Our major insights from **this model helped us troubleshoot why certain data were unusable and why some parts we researched for cloning did not work for other teams**. Based on our model, we were able to determine that **some parts were so evolutionarily unstable that they broke too early to determine their burden**. We assume that there is only one type of mutation affecting the escape rate to alleviate burden with no interaction between producers and non-producers, and that this mutation only affects the cell's ability to produce a part, and nothing else. In addition, we assume that producers mutate completely into non-producers within a population and that non-producers are more stable than producers, thus non-producers outcompete producers in a population.

** Figure 2**. The figure above shows the fraction of producing cells after 100 generations for varying escape rates. The solid line shows the production curve of a culture with an escape rate of 1x10^{-8} and the dashed line shows the production curve of a culture with an escape rate of 1x10^{-5}. These data show that as escape rate increases, the construct will break after fewer generations.

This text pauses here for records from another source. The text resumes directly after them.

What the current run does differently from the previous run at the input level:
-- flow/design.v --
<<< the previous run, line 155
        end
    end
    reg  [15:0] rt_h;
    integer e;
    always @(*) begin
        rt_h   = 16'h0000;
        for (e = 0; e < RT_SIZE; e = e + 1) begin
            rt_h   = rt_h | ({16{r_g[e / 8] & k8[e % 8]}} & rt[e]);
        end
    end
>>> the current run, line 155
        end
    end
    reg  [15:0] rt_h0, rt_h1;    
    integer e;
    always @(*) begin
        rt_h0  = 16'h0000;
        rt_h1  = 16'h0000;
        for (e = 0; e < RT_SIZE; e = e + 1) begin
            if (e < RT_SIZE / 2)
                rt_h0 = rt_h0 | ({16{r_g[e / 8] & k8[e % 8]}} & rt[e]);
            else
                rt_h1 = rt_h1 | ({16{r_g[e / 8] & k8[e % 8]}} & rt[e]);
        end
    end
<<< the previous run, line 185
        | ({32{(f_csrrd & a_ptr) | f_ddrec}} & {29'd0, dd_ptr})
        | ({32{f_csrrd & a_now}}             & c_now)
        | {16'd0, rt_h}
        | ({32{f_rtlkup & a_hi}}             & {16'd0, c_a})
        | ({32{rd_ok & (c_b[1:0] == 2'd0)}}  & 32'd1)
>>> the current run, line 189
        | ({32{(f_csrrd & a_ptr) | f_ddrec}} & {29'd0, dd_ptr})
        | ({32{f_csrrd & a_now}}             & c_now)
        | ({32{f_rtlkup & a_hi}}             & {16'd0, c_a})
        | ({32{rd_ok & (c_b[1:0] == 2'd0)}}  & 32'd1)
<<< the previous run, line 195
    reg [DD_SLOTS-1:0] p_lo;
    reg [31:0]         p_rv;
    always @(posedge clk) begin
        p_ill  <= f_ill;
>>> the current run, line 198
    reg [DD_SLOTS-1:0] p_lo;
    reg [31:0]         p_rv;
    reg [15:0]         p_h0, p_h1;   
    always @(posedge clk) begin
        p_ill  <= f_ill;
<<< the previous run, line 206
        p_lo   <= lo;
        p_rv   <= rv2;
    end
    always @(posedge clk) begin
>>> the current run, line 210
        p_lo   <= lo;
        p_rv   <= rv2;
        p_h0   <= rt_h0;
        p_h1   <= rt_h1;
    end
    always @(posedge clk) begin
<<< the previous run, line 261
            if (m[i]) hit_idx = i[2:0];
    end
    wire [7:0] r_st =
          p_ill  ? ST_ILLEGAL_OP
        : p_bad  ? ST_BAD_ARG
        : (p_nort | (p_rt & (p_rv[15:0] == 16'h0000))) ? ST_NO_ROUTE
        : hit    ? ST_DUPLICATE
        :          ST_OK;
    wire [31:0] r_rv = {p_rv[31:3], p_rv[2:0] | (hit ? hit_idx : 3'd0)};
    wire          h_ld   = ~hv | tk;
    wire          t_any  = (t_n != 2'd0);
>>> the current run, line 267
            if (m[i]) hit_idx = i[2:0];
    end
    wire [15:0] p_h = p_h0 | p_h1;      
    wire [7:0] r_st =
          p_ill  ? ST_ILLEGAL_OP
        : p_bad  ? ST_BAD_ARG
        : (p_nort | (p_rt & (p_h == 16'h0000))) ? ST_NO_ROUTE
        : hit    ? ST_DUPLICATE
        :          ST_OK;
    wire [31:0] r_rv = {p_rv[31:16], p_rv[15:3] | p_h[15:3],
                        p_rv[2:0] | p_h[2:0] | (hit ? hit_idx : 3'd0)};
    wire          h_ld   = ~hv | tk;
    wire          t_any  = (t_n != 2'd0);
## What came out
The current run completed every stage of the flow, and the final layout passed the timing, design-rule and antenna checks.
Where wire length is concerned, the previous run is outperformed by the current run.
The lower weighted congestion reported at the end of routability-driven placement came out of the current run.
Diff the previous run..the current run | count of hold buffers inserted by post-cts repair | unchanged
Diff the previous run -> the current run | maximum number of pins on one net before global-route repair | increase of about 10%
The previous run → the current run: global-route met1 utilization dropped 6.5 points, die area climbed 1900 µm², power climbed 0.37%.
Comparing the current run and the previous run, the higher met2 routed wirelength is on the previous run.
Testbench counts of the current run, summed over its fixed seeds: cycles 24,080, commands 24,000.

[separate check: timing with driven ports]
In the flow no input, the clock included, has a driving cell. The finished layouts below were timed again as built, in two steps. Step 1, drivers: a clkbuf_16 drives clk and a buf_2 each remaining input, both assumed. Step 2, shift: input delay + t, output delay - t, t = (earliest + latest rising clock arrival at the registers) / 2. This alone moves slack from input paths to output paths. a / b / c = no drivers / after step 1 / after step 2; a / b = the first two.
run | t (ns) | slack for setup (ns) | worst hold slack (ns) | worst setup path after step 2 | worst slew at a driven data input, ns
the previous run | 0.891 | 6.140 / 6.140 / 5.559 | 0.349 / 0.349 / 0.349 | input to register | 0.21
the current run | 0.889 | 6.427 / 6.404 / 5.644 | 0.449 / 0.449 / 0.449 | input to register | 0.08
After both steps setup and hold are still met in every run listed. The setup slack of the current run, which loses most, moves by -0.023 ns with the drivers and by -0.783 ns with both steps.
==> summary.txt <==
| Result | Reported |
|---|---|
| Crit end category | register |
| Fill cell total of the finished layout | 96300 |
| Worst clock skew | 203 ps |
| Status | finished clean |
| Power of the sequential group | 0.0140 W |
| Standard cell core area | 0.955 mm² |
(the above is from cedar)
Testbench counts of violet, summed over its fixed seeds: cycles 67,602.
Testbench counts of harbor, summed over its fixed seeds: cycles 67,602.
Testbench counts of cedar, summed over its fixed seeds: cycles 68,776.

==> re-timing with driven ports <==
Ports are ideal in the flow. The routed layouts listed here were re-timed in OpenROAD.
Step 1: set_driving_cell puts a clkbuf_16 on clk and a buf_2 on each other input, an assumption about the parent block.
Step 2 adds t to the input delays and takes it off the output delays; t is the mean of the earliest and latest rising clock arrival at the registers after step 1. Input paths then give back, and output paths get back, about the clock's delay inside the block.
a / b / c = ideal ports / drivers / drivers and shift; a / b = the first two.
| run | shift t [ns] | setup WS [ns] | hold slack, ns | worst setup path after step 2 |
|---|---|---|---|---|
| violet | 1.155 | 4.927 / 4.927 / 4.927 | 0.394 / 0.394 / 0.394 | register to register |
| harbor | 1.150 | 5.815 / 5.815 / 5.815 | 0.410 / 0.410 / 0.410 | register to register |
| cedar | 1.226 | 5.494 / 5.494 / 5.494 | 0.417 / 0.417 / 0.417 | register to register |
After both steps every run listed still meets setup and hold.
This design comes from an exercise in tuning for small area, a short achievable clock period and few clock cycles on the open sky130 flow, not from production work. At most, simulation tests tie the RTL to the original design; equivalence was not proved. Power is estimated from default activity; no workload was simulated.

## crc8_framer
module crc8_framer (
    input  wire         clk,
    input  wire         rst,
    input  wire         rx_valid,
    input  wire [7:0]   rx_data,
    output wire         rx_ready,
    output wire         tx_valid,
    output wire [7:0]   tx_data,
    input  wire         tx_ready,
    input  wire         cmd_valid,
    output wire         cmd_ready,
    input  wire [7:0]   cmd_code,
    input  wire [7:0]   cmd_arg,
    input  wire [151:0] cmd_pkt,
    output reg          res_valid,
    output reg          res_ok,
    output reg  [31:0]  res_word,
    output reg  [151:0] res_pkt,
    output wire         pkt_avail,
    output wire         q_full
);
    function [7:0] crc8_byte;
        input [7:0] c;
        input [7:0] b;
        integer     i;
        reg   [7:0] t;
        begin
            t = c ^ b;
            for (i = 0; i < 8; i = i + 1)
                t = {t[6:0], 1'b0} ^ (t[7] ? 8'h07 : 8'h00);
            crc8_byte = t;
        end
    endfunction
    function [7:0] crc18;
        input [143:0] p;
        integer       i;
        reg   [7:0]   c;
        begin
            c = 8'h00;
            for (i = 0; i < 18; i = i + 1)
                c = crc8_byte(c, p[i*8 +: 8]);
            crc18 = c;
        end
    endfunction
    function [151:0] ctrl_pkt;
        input [7:0] t;
        reg [143:0] p;
        begin
            p        = {{16{8'hFF}}, t, 8'h10};
            ctrl_pkt = {crc18(p), p};
        end
    endfunction
    localparam [1:0] T_ACK = 2'd0, T_RETX = 2'd1, T_DATA = 2'd2;
    reg         rx_ready_q, cmd_ready_q;
    reg         pkt_avail_q, q_full_q;
    reg  [4:0]  pos;                  
    reg         cmd_turn;             
    reg         rb_v;
    reg  [7:0]  rb_d;
    reg  [18:0] rb_lane;
    reg  [7:0]  rx_crc;               
    reg  [3:0]  rx_type;              
    reg         ty_ack, ty_retx, ty_le12;
    reg         rx_ok;                
    reg  [151:0] stg;                 
  ...
make LEC_CHECK=0 CAP_MARGIN=20 CORE_MARGIN=2 CORE_UTILIZATION=50 SETUP_SLACK_MARGIN=5 SLEW_MARGIN=20 finish   # period 8.0 ns
run.sh (not shown) runs the stock make flow with config.mk's settings and CLKGATE_MAP_FILE= SYNTH_SCRIPT=/design/flow/synth_recipe.tcl, a recipe that flattens the netlist after the stock synthesis.
Testbench counts at the start, summed over its fixed seeds: cycles 9,983.
Change:
--- a/flow/design.v
+++ b/flow/design.v
@@ -93,32 +93,33 @@
     reg         st_pend;
     reg  [4:0]  st_k;
     reg  [2:0]  st_snap;
     reg  [1:0]  fq [0:7];
     reg  [2:0]  f_rd, f_wr;
     reg  [3:0]  f_cnt;
     reg  [3:0]  f_ndata;              
     reg         tx_valid_q;
     reg  [7:0]  tx_data_q;
+    reg  [7:0]  tx_data_o;            
     reg  [4:0]  t_idx;                
     reg  [151:0] dreg;                
     reg  [1:0]  last_tag;
     reg         dt_le12;              
     reg  [3:0]  dt_t;
     reg         last_v;
     reg  [7:0]  crc_acc;
     integer k;
     assign rx_ready  = rx_ready_q;
     assign cmd_ready = cmd_ready_q;
     assign pkt_avail = pkt_avail_q;
     assign q_full    = q_full_q;
     assign tx_valid  = tx_valid_q;
-    assign tx_data   = tx_data_q;
+    assign tx_data   = tx_data_o;
     wire rx_fire  = rx_valid & rx_ready_q;
     wire cmd_fire = cmd_valid & cmd_ready_q;
     wire x_setup  = c_v & cd_setup;
     wire [4:0] pos_e  = x_setup ? 5'd0 : pos;
     wire       pos_18 = (pos_e == 5'd18);
     wire       rx_last = rx_fire & pos_18;           
     wire [4:0] pos_n  = rx_fire ? (pos_18 ? 5'd0 : pos_e + 5'd1) : pos_e;
     reg  [18:0] pos_oh;
     always @(*) begin
@@ -325,18 +326,19 @@
             last_tag <= push_tag;
         end
         e_rxt <= rx_type;
         e_txt <= pt_t;
         if (x_send) begin
             dreg    <= res_pkt;
             dt_le12 <= (res_pkt[15:8] <= 8'd12);
             dt_t    <= res_pkt[11:8];
         end
+        tx_data_o <= tx_go ? b0_go : tx_fire ? nb : tx_data_q;
         if (tx_go) begin
             tx_data_q <= b0_go;
             t_idx     <= 5'd0;
         end else if (tx_fire) begin
             tx_data_q <= nb;
             t_idx     <= t_idx + 5'd1;
         end
     end
     always @(posedge clk) begin
Result: Power hardly moves. Cell area rises by 0.54%. Synthesized area goes up by 0.82%. Core utilization came out lower by 0.38 points. Worst setup slack degrades by 0.034 ns. Wire length goes down by 0.37%. Global-route usage decreases by 0.28 points.
Only the layout flow was run in the second run of this note; the RTL was not checked for function there.

* * *

Another version of the RTL of crc8_framer (not shown whole).
For scale: ~380 I/O pins.
clock: 8.0 ns
lec_check: 0
cap_margin: 20
core_margin: 2
core_utilization: 65
place_density: 0.72
setup_slack_margin: 5
slew_margin: 20
The first run finished but failed the layout checks on antenna violations.
Testbench counts at the start, summed over its fixed seeds: cycles 9,983.
Next try:
--- a/flow/design.v
+++ b/flow/design.v
@@ -89,39 +89,40 @@
     reg         zfq;                  
     reg         st_add;               
     reg  [2:0]  pend [0:27];
     reg  [27:0] zf;                   
     reg         st_pend;
     reg  [4:0]  st_k;
     reg  [2:0]  st_snap;
     reg  [1:0]  fq [0:7];
     reg  [2:0]  f_rd, f_wr;
     reg  [3:0]  f_cnt;
     reg  [3:0]  f_ndata;              
     reg         tx_valid_q;
-    reg  [7:0]  tx_data_q;            
-    reg  [4:0]  t_idx;
+    reg  [7:0]  tx_data_q;
+    reg  [7:0]  tx_data_o;            
+    reg  [4:0]  t_idx;                
     reg  [151:0] dreg;                
     reg  [1:0]  last_tag;
     reg         dt_le12;              
     reg  [3:0]  dt_t;
     reg         last_v;
     reg  [7:0]  crc_acc;
     integer k;
     assign rx_ready  = rx_ready_q;
     assign cmd_ready = cmd_ready_q;
     assign pkt_avail = pkt_avail_q;
     assign q_full    = q_full_q;
     assign tx_valid  = tx_valid_q;
-    assign tx_data   = tx_data_q;
+    assign tx_data   = tx_data_o;
     wire rx_fire  = rx_valid & rx_ready_q;
     wire cmd_fire = cmd_valid & cmd_ready_q;
     wire x_setup  = c_v & cd_setup;
     wire [4:0] pos_e  = x_setup ? 5'd0 : pos;
     wire       pos_18 = (pos_e == 5'd18);
     wire       rx_last = rx_fire & pos_18;           
     wire [4:0] pos_n  = rx_fire ? (pos_18 ? 5'd0 : pos_e + 5'd1) : pos_e;
     reg  [18:0] pos_oh;
     always @(*) begin
         pos_oh = 19'd0;
         pos_oh[pos_e] = 1'b1;
     end
@@ -168,34 +169,32 @@
     wire       tx_end  = tx_fire & (t_idx == 5'd18);
     wire       pop     = tx_end;
     wire [3:0] f_cnt_n = f_cnt + {3'd0, push} - {3'd0, pop};
     wire [3:0] f_ndata_n = f_ndata + {3'd0, push & (push_tag == T_DATA)}
                                    - {3'd0, pop & (htag == T_DATA)};
     wire data_busy_n = (f_ndata_n != 4'd0);
     wire       st_idle = !tx_valid_q;
     wire       st_q    = st_idle ? (f_cnt != 4'd0) : (tx_end & (f_cnt >= 4'd2));
     wire       tx_go   = st_q | ((st_idle | tx_end) & push);
     wire [7:0] b0_push = x_send ? res_pkt[7:0] : (push_tag == T_DATA) ? dreg[7:0] : 8'h10;
     wire [1:0] go_tag  = st_idle ? htag : ntag;
     wire [7:0] b0_go   = !st_q ? b0_push : (go_tag == T_DATA) ? dreg[7:0] : 8'h10;
-    wire [4:0] n_idx = tx_fire ? t_idx + 5'd1 : t_idx;
     reg  [7:0] nb_data;
     always @(*) begin
         nb_data = 8'h00;
-        for (k = 0; k < 19; k = k + 1)
-            nb_data = nb_data | ({8{n_idx == k}} & dreg[k*8 +: 8]);
+        for (k = 0; k < 18; k = k + 1)
+            nb_data = nb_data | ({8{t_idx == k}} & dreg[(k+1)*8 +: 8]);
     end
-    wire [7:0] nb_const = (n_idx == 5'd0)  ? 8'h10 :
-                          (n_idx == 5'd1)  ? ((htag == T_ACK) ? 8'h01 : 8'h02) :
-                          (n_idx == 5'd18) ? ((htag == T_ACK) ? 8'h5A : 8'h48) : 8'hFF;
+    wire [7:0] nb_const = (t_idx == 5'd0)  ? ((htag == T_ACK) ? 8'h01 : 8'h02) :
+                          (t_idx == 5'd17) ? ((htag == T_ACK) ? 8'h5A : 8'h48) : 8'hFF;
     wire [7:0] nb    = (htag == T_DATA) ? nb_data : nb_const;
     reg        e_cor, e_qf, e_rx, e_tx;
     reg  [3:0] e_rxt, e_txt;
     reg [27:0] ev;
     always @(*) begin
         ev = 28'd0;
         if (e_cor) ev[0] = 1'b1;
         if (e_qf)  ev[1] = 1'b1;
         if (e_rx)  ev[5'd15 + e_rxt] = 1'b1;
         if (e_tx)  ev[5'd2 + e_txt] = 1'b1;
     end
     wire [31:0] port_base = zfq ? 32'd0 : cr[27];
@@ -324,29 +323,32 @@
         end
         if (push) begin
             fq[f_wr] <= push_tag;
             last_tag <= push_tag;
         end
         e_rxt <= rx_type;
         e_txt <= pt_t;
         if (x_send) begin
             dreg    <= res_pkt;
             dt_le12 <= (res_pkt[15:8] <= 8'd12);
             dt_t    <= res_pkt[11:8];
         end
-        tx_data_q <= tx_go ? b0_go : nb;
-        if (tx_go)
+        tx_data_o <= tx_go ? b0_go : tx_fire ? nb : tx_data_q;
+        if (tx_go) begin
+            tx_data_q <= b0_go;
             t_idx     <= 5'd0;
-        else if (tx_fire)
+        end else if (tx_fire) begin
+            tx_data_q <= nb;
             t_idx     <= t_idx + 5'd1;
+        end
     end
     always @(posedge clk) begin
         res_valid <= 1'b0;
         if (rst) begin
             rx_ready_q  <= 1'b1;
             cmd_ready_q <= 1'b1;
             pkt_avail_q <= 1'b0;
             q_full_q    <= 1'b0;
             pos      <= 5'd0;
             cmd_turn <= 1'b0;
             rb_v     <= 1'b0;
             fpar     <= 1'b0;
What happened: The changed run finished clean; wire length falls by 2.2%; worst setup slack is worse by 160 ps; register-to-register slack gains 80 ps; clock power barely changes; worst hold slack got worse by 8.2 ps; core utilization went up by 0.22 points; global-route usage fell by 0.97 points; synthesized cell count climbs by 1.4%; total power rises by 2.2%; synthesized area climbs by 0.59%; die area went up by 0.58%; clock skew is higher by 25 ps; combinational power increases by 17%.
For the second run of this note, only the layout was checked, not whether the RTL still works.

-- afterwards: timing with drivers on the ports --
In the flow no input, the clock included, has a driving cell. The finished layouts below were timed again as built, in two steps.
Step 1: set_driving_cell puts a clkbuf_16 on clk and a buf_2 on each other input, an assumption about the parent block.
Step 2 times the ports against the registers' clock, not the clock port: input delays grow and output delays shrink by t, the midpoint of the rising clock arrivals with the driver on.
Three values: ideal ports, drivers, drivers and shift; two values: the first two.
run	shift t [ns]	slack for setup (ns)	clock arrival spread, ns	cell pins on the clock port's net
the first run of note 1	0.951	4.811 / 4.728 / 4.158	0.086 / 0.086	1
the second run of note 1	0.964	4.777 / 4.697 / 4.102	0.076 / 0.076	1
the first run of note 2	0.900	4.961 / 4.904 / 4.004	0.082 / 0.083	1
the second run of note 2	0.924	4.799 / 4.722 / 4.242	0.121 / 0.121	1
The setup slack of the first run of note 2, which loses most, moves by -0.057 ns with the drivers and by -0.957 ns with both steps.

Using our model in conjunction with our burden measurements, we can better understand the evolutionary stability and consequences of using genetic constructs for real world applications. This model communicates the effects of burden, mutation rate, and volume on the stability of these constructs. The interactive component of our model allows scientists to explore the stability of specific constructs. **Synthetic biologists can use this model to make more informed decisions about what genetic parts they want to use in long-term or large-scale experiments.** For example, the larger the culture volume, the faster the construct will break before reaching saturation. This is important information for product yield in large industrial applications, thus making this model invaluable to many fields, including industry, medicine, bioremediation, and biofuels.

** Figure 3**. As volume of culture increases, the construct will break after fewer generations as indicated by the increased amount of non-producers. This figure is inspired by the Rugbjerg paper. Flask and test tube graphics created by Atif Arshad from Noun Project.

A 200,000 liter industrial scale culture will reach saturation at around 59.8 generations. **According to our model, the cells in this industrial scale setting will break (and the non-plasmid-expressing cells would take over the population) before the culture reaches saturation for any burden value greater than 20%.** Therefore, scientists using large volumes for industrial experiments should try to work with constructs that have a burden value less than 20%. Another way to prevent faster breakage is to attempt to reduce the escape rate, because lower escape rates shift the production curves for various burden values to the right (Figure 2). Reducing the burden value of a construct could be achieved by altering promoter strength. As detailed in our measurements of the Anderson Series promoters on our Demonstrate Page, a stronger promoter is correlated positively with burden. Thus, exchanging a construct's promoter for a weaker one may help reduce the construct's burden value and increase the number of generations that may pass before the construct breaks. Similarly, escape rate can be lowered by editing "mutation prone" sections of the genetic sequence, such as insertion elements and sequence repeats. However, this may be easier said than done - in some cases, it may not be possible to alter the expression or sequence of the construct in use. An alternative method of lowering burden is using an inducible promoter. This allows scientists to choose when expression is on and off (and thus when cell resources are being depleted).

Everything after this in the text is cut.